I’m going to level with you, I love teaching Greek, but real NT Greek buffs talk in such a strange technical language that I have nearly given up trying to follow the latest discussions. Thankfully – and mercifully – Constantine “Con” Campbell has come to the rescue with his new book Advances in the Study of Greek: New Insights for Reading the New Testament (Zondervan 2015).
Campbell introduces non-experts to the terminology and concepts that are debated and discussed in the study of NT Greek. For all intents and purposes, this is NT Greek Scholarship…For Dummies (like me). Campbell is the right person to write this because he is a great teacher and knows how to communicate things with helpful examples.
After a short overview of the history of Greek studies in the last 200 years (very insightful!), he covers subjects like linguistics, lexical semantics, deponency/middle voice, verbal aspect, idiolect/genre/register, discourse analysis, pronunciation, and methods and tips for teaching and learning Greek. The layout of the book is superb and Campbell offers just the right amount of information and then supplements with good bibliographies. This is not an intimidating book at all!

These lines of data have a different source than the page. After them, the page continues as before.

## config.mk

```make
export PLATFORM = sky130hd
export DESIGN_NAME = neuron_accumulator
export DESIGN_NICKNAME = d
export VERILOG_FILES = /design/src/rtl/neuron_accumulator.sv
export SDC_FILE = /design/constraint.sdc
export NUM_CORES = 1
export LEC_CHECK = 0
export CAP_MARGIN = 20
export CORE_UTILIZATION = 40
export DETAILED_ROUTE_END_ITERATION = 16
export SETUP_SLACK_MARGIN = 0.15
export SYNTH_ARGS = -nofsm -noshare
export SYNTH_HDL_FRONTEND = slang
export SYNTH_SLANG_ARGS = --single-unit
```

## constraint.sdc

```tcl
create_clock -name clk -period 12.4 [get_ports clk]
set_input_delay 2.48 -clock clk [delete_from_list [all_inputs] [get_ports clk]]
set_output_delay 2.48 -clock clk [all_outputs]
set_load 0.1 [all_outputs]
```

## src/rtl/neuron_accumulator.sv

```systemverilog
// neuron_accumulator: sums NUM_INPUTS signed products per neuron and forwards non-data beats.
// Define ACC_SAT_EN for saturating adds; otherwise the sum wraps modulo 2^SSUM_WIDTH.
module neuron_accumulator #(
  parameter int TYPE_WIDTH = 2,
  parameter int SEQ_WIDTH  = 8,
  parameter int PROD_WIDTH = 16,
  parameter int SSUM_WIDTH = 24,
  parameter int NUM_INPUTS = 4,
  parameter int DATA_TYPE  = 0
) (
  input  logic                  clk,
  input  logic                  rst,
  input  logic                  hlt,
  input  logic                  MUL_ACC_valid,
  input  logic [TYPE_WIDTH-1:0] MUL_ACC_type,
  input  logic [SEQ_WIDTH-1:0]  MUL_ACC_seqNum,
  input  logic [PROD_WIDTH-1:0] MUL_ACC_data,
  output logic                  ACC_AF_valid,
  output logic [TYPE_WIDTH-1:0] ACC_AF_type,
  output logic [SEQ_WIDTH-1:0]  ACC_AF_seqNum,
  output logic [SSUM_WIDTH-1:0] ACC_AF_data,
  output logic                  ACC_err
);
  localparam int CW = $clog2(NUM_INPUTS + 1);
  typedef enum logic {IDLE, ACCUM} state_t;
  state_t state, state_d;
  logic [CW-1:0] cnt, cnt_d, cnt_n;
  logic signed [SSUM_WIDTH-1:0] sum, sum_d, sum_n, ext, base;
  logic signed [SSUM_WIDTH:0] raw;
  logic [SEQ_WIDTH-1:0] seq, seq_d;
  logic is_data, same, done;
  logic v_d, e_d;
  logic [TYPE_WIDTH-1:0] t_d;
  logic [SEQ_WIDTH-1:0] s_d;
  logic [SSUM_WIDTH-1:0] d_d;
  always_comb begin
    ext = SSUM_WIDTH'($signed(MUL_ACC_data));
    is_data = MUL_ACC_type == TYPE_WIDTH'(DATA_TYPE);
    same = state == ACCUM && MUL_ACC_seqNum == seq;
    base = same ? sum : '0;
    raw = (SSUM_WIDTH+1)'(base) + (SSUM_WIDTH+1)'(ext);
`ifdef ACC_SAT_EN
    sum_n = raw[SSUM_WIDTH] != raw[SSUM_WIDTH-1] ?
            (raw[SSUM_WIDTH] ? {1'b1, {(SSUM_WIDTH-1){1'b0}}} : {1'b0, {(SSUM_WIDTH-1){1'b1}}}) :
            raw[SSUM_WIDTH-1:0];
`else
    sum_n = raw[SSUM_WIDTH-1:0];
`endif
    cnt_n = same ? cnt + CW'(1) : CW'(1);
    done = cnt_n == CW'(NUM_INPUTS);
    state_d = state;
    cnt_d = cnt;
    sum_d = sum;
    seq_d = seq;
    v_d = 1'b0;
    e_d = 1'b0;
    t_d = ACC_AF_type;
    s_d = ACC_AF_seqNum;
    d_d = ACC_AF_data;
    if (MUL_ACC_valid && is_data) begin
      // a seqNum change mid-neuron restarts the sum with this beat
      e_d = state == ACCUM && !same;
      seq_d = MUL_ACC_seqNum;
      sum_d = done ? '0 : sum_n;
      cnt_d = done ? '0 : cnt_n;
      state_d = done ? IDLE : ACCUM;
      v_d = done;
      t_d = done ? TYPE_WIDTH'(DATA_TYPE) : ACC_AF_type;
      s_d = done ? MUL_ACC_seqNum : ACC_AF_seqNum;
      d_d = done ? sum_n : ACC_AF_data;
    end else if (MUL_ACC_valid) begin
      v_d = 1'b1;
      t_d = MUL_ACC_type;
      s_d = MUL_ACC_seqNum;
      d_d = ext;
    end
  end
  always_ff @(posedge clk) begin
    if (rst) begin
      state <= IDLE;
      cnt <= '0;
      sum <= '0;
      seq <= '0;
      ACC_AF_valid <= 1'b0;
      ACC_AF_type <= '0;
      ACC_AF_seqNum <= '0;
      ACC_AF_data <= '0;
      ACC_err <= 1'b0;
    end else if (!hlt) begin
      state <= state_d;
      cnt <= cnt_d;
      sum <= sum_d;
      seq <= seq_d;
      ACC_AF_valid <= v_d;
      ACC_AF_type <= t_d;
      ACC_AF_seqNum <= s_d;
      ACC_AF_data <= d_d;
      ACC_err <= e_d;
    end
  end
endmodule

```

==> flow_metrics.env <==
export IMPL_cp_data_arrival_time_ns=6.53
export IMPL_slew_violations=0
export IMPL_tritoncts="yes"
export IMPL_yosys_register_bits=72
export IMPL_syn_to_final_growth_pct=23.6
export IMPL_drt_wl_total_um=11200
export IMPL_n_fill_cell=1002
export IMPL_pin_count=66
export IMPL_whs_path_depth=2
export IMPL_crit_fanout=31
export IMPL_synth_fa_ha_area_share_pct=7.54
export IMPL_drt_pass1_iter_count=7
export IMPL_hold_viol_final=0
export IMPL_ir_drop_v=0.0000602
export IMPL_maxCapViolations=0
export IMPL_synth_simple_area_share_pct=22.1
export IMPL_post_cts_buffers=0
export IMPL_fin_util_pct=50.8
export IMPL_num_rows=37
export IMPL_syn_inst=527
export IMPL_ys_types=56
export IMPL_fp_dieW_um=105
export IMPL_max_freq_mhz=159
export IMPL_clock_latency_ns=0.35
export IMPL_hold_path_end="sum[22]"
export IMPL_grt_max_degree=59
export IMPL_post_dp_hpwl_um=7590
export IMPL_tns_ns=0
export IMPL_h_tree_depth=3
export IMPL_num_antenna_cells=0
export IMPL_holdBufCountCts=0
export IMPL_synth_fp_nets=582
export IMPL_stdcell_area_um2=5250
export IMPL_total_power_mw=0.600
export IMPL_slew_limit_headroom_pct=29.0
export IMPL_dpl_cell_count=704
export IMPL_antenna_found_initial=0
export IMPL_gp_routability_congestion=0.880
export IMPL_port_buffers=65
export IMPL_dpl_instance_area_um2=4970
export IMPL_timing_final_ws_setup_ns=6.10
export IMPL_muxShareOfSynthArea_pct=0
export IMPL_final_common_cell="nand2_1"
export IMPL_via_per_inst=5.47
export IMPL_wl_per_cell_um=15.5
export IMPL_gr_total_overflow=0
export IMPL_rsz0062_at_grt="no"
export IMPL_final_cell_mix="nand2_1 (89), dfxtp_1 (72), clkdlybuf4s50_1 (64)"
export IMPL_cts_root_buf="clkbuf_8"
export IMPL_endpoint_kind="flop"
export IMPL_grt_pass1_wl_um=18400
export IMPL_max_slew_worst_pin_slew_ns=1.06
export IMPL_synth_compound_area_share_pct=26.2
export IMPL_core_um2=10300
export IMPL_synth_flop_cell="dfxtp_1"
export IMPL_yosysWarnings=0
export IMPL_r2r_start="seq[3]"
export IMPL_synth_yosys_seq_area_share_pct=33.9
export IMPL_grt_pass1_vias=3728
export IMPL_fin_skew_ns=0.0105
export IMPL_crit_type="input pin to flop"
export IMPL_worstPathRequired_ns=12.63
export IMPL_fin_crit_ns=6.30
export IMPL_clock_sinks=72
export IMPL_rrSetupSlack_ns=8.41
export IMPL_grt_usage_pct=20.8
export IMPL_clk_pin_slew_worst_paths_ns=0.09
export IMPL_fin_crit_sh_pct=50.8
export IMPL_initial_core_util_pct=41.1
export IMPL_dieArea_um2=11000
export IMPL_r2r_end="ACC_AF_data[20]"
export IMPL_cts_resized=0
export IMPL_layoutNonFillerInstCount=721
export IMPL_die_y_um=105
export IMPL_setup_viol=0
export IMPL_drt_iter0_drc=183
export IMPL_clockBufferDepth=2
export IMPL_ys_async_sr_fraction_pct=0
export IMPL_drc=0
export IMPL_p_leak_nw=2.07
export IMPL_whs_ns=0.443
export IMPL_antenna_left=0
export IMPL_synth_top_family_by_area="compound AO/OA/AOI/OAI gates"
export IMPL_cts_made_buffers=9
export IMPL_powerDensity_nw_per_um2=114
export IMPL_syn_area_um2=4250
export IMPL_vias=3941
export IMPL_rr_worst_depth=15
export IMPL_status="complete, no violations"
export IMPL_min_from="sum[22]"
export IMPL_place_ws_ns=5.74
export IMPL_startpoint_type="input pin"
export IMPL_synth_edf_count=0
export IMPL_avgSynthCellArea_um2=8.06
export IMPL_drive_gt1_share_pct=5.81
export IMPL_fin_nets=635
export IMPL_synth_xor_area_share_pct=6.51
export IMPL_hold_class="flop to flop"
==> final cells by class <==
class                           count  area [µm²]  area share (%)
Clock inverter                      7         126            2.41
Multi-Input combinational cell    420        2660            50.6
Timing Repair Buffer               70         703            13.4
Inverter                            7        26.3           0.501
Tap cell                          136         170            3.24
Sequential cell                    72        1440            27.5
Clock buffer                        9         124            2.36
==> sequential cells by signal, indices dropped and copies added, names as in the netlist <==
name	cells
ACC_AF_seqNum	8
seq	8
sum	24
ACC_AF_valid	1
cnt	3
ACC_err	1
state	1
ACC_AF_data	24
ACC_AF_type	2
==> cells in the mapped netlist, types with 2 or more instances <==
cell type,n,area (µm²)
xnor2_1,12,105
a22oi_1,11,82.6
xor2_1,17,149
and2_1,27,169
nor4_2,3,37.5
clkbuf_1,20,75.1
nor3_2,2,20.0
nor2_1,44,165
nor2b_1,6,37.5
nand3_1,7,35.0
o21bai_1,4,30.0
inv_1,7,26.3
nor3_1,7,35.0
or3_1,2,12.5
and3_1,3,18.8
o31a_1,2,17.5
nand4_1,2,12.5
buf_2,5,25.0
o21ai_0,18,90.1
dfxtp_1,72,1440
o2111ai_1,3,26.3
a21o_1,10,75.1
a311oi_1,11,96.3
a21oi_1,56,280
a31oi_1,7,43.8
a21oi_2,2,17.5
nor3b_1,2,15.0
ha_1,24,300
buf_6,2,22.5
o21a_1,10,75.1
nand2_1,89,334
a22o_1,10,87.6
o211ai_1,4,30.0
a211oi_1,4,30.0
==> where the power goes <==
| part | internal [mW] | total (mW) | switching (mW) |
|---|---|---|---|
| registers | 0.240 | 0.244 | 0.00433 |
| clock network | 0.137 | 0.238 | 0.101 |
| logic | 0.0353 | 0.118 | 0.0830 |
==> critical path, stage by stage <==
cell and delay, ns:
clkdlybuf4s50_1 0.46, xor2_1 0.19, nor4_2 0.32, and3_2 0.61, and2_1 0.21, ha_1 0.19
inv_1 0.06, fa_1 0.40, nor2b_1 0.16, o31a_1 0.18, o2111ai_1 0.14, nand2_1 0.17
a21oi_2 0.10, o41ai_2 0.34, xor2_1 0.13, o311a_1 0.36
==> cell families after synthesis <==
logic type,Yosys count
simple gates,199
compound gates,166
flops,72
buf+inv,35
xor+xnor,30
fa+ha+maj,25
==> per-layer routing <==
layer	vias up	part of all wire [%]	wire length, µm	GRT usage [%]
li1	1989	-	-	-
met1	1828	50	5590	28.6
met2	105	44	4930	32.6
met3	19	4.1	460	3.24
met4	0	2.0	228	7.65
met5	-	0	0	0
==> how the worst max path moves through the flow <==
stage / startpoint / endpoint / cells past startpoint
after floorplan: MUL_ACC_seqNum[2] / ACC_AF_data[20] / 15
after global placement: MUL_ACC_seqNum[3] / ACC_AF_data[20] / 16
after detailed placement: MUL_ACC_seqNum[2] / ACC_AF_data[20] / 16
after CTS: MUL_ACC_seqNum[2] / ACC_AF_data[20] / 16
after global routing: MUL_ACC_seqNum[2] / ACC_AF_data[20] / 16
final: MUL_ACC_seqNum[2] / ACC_AF_data[20] / 16
Note: power is estimated with default switching activity, not from simulation.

I am sure there are many like me who want to keep up with what is going on in Greek studies, but I often feel like the terminology is fuzzy and if I miss some of the core concepts, I simply can’t follow the debates and advances. So, I feel like I should bring Campbell’s book to SBL as a “cheat sheet”!
Definitely, all “armchair” Greek teachers like myself should have this book, and I note the added value that, in my scholarship, when I refer to Paul’s “idiolect,” I can turn back to Campbell’s book to make sure I am using the word/concept in a responsible way!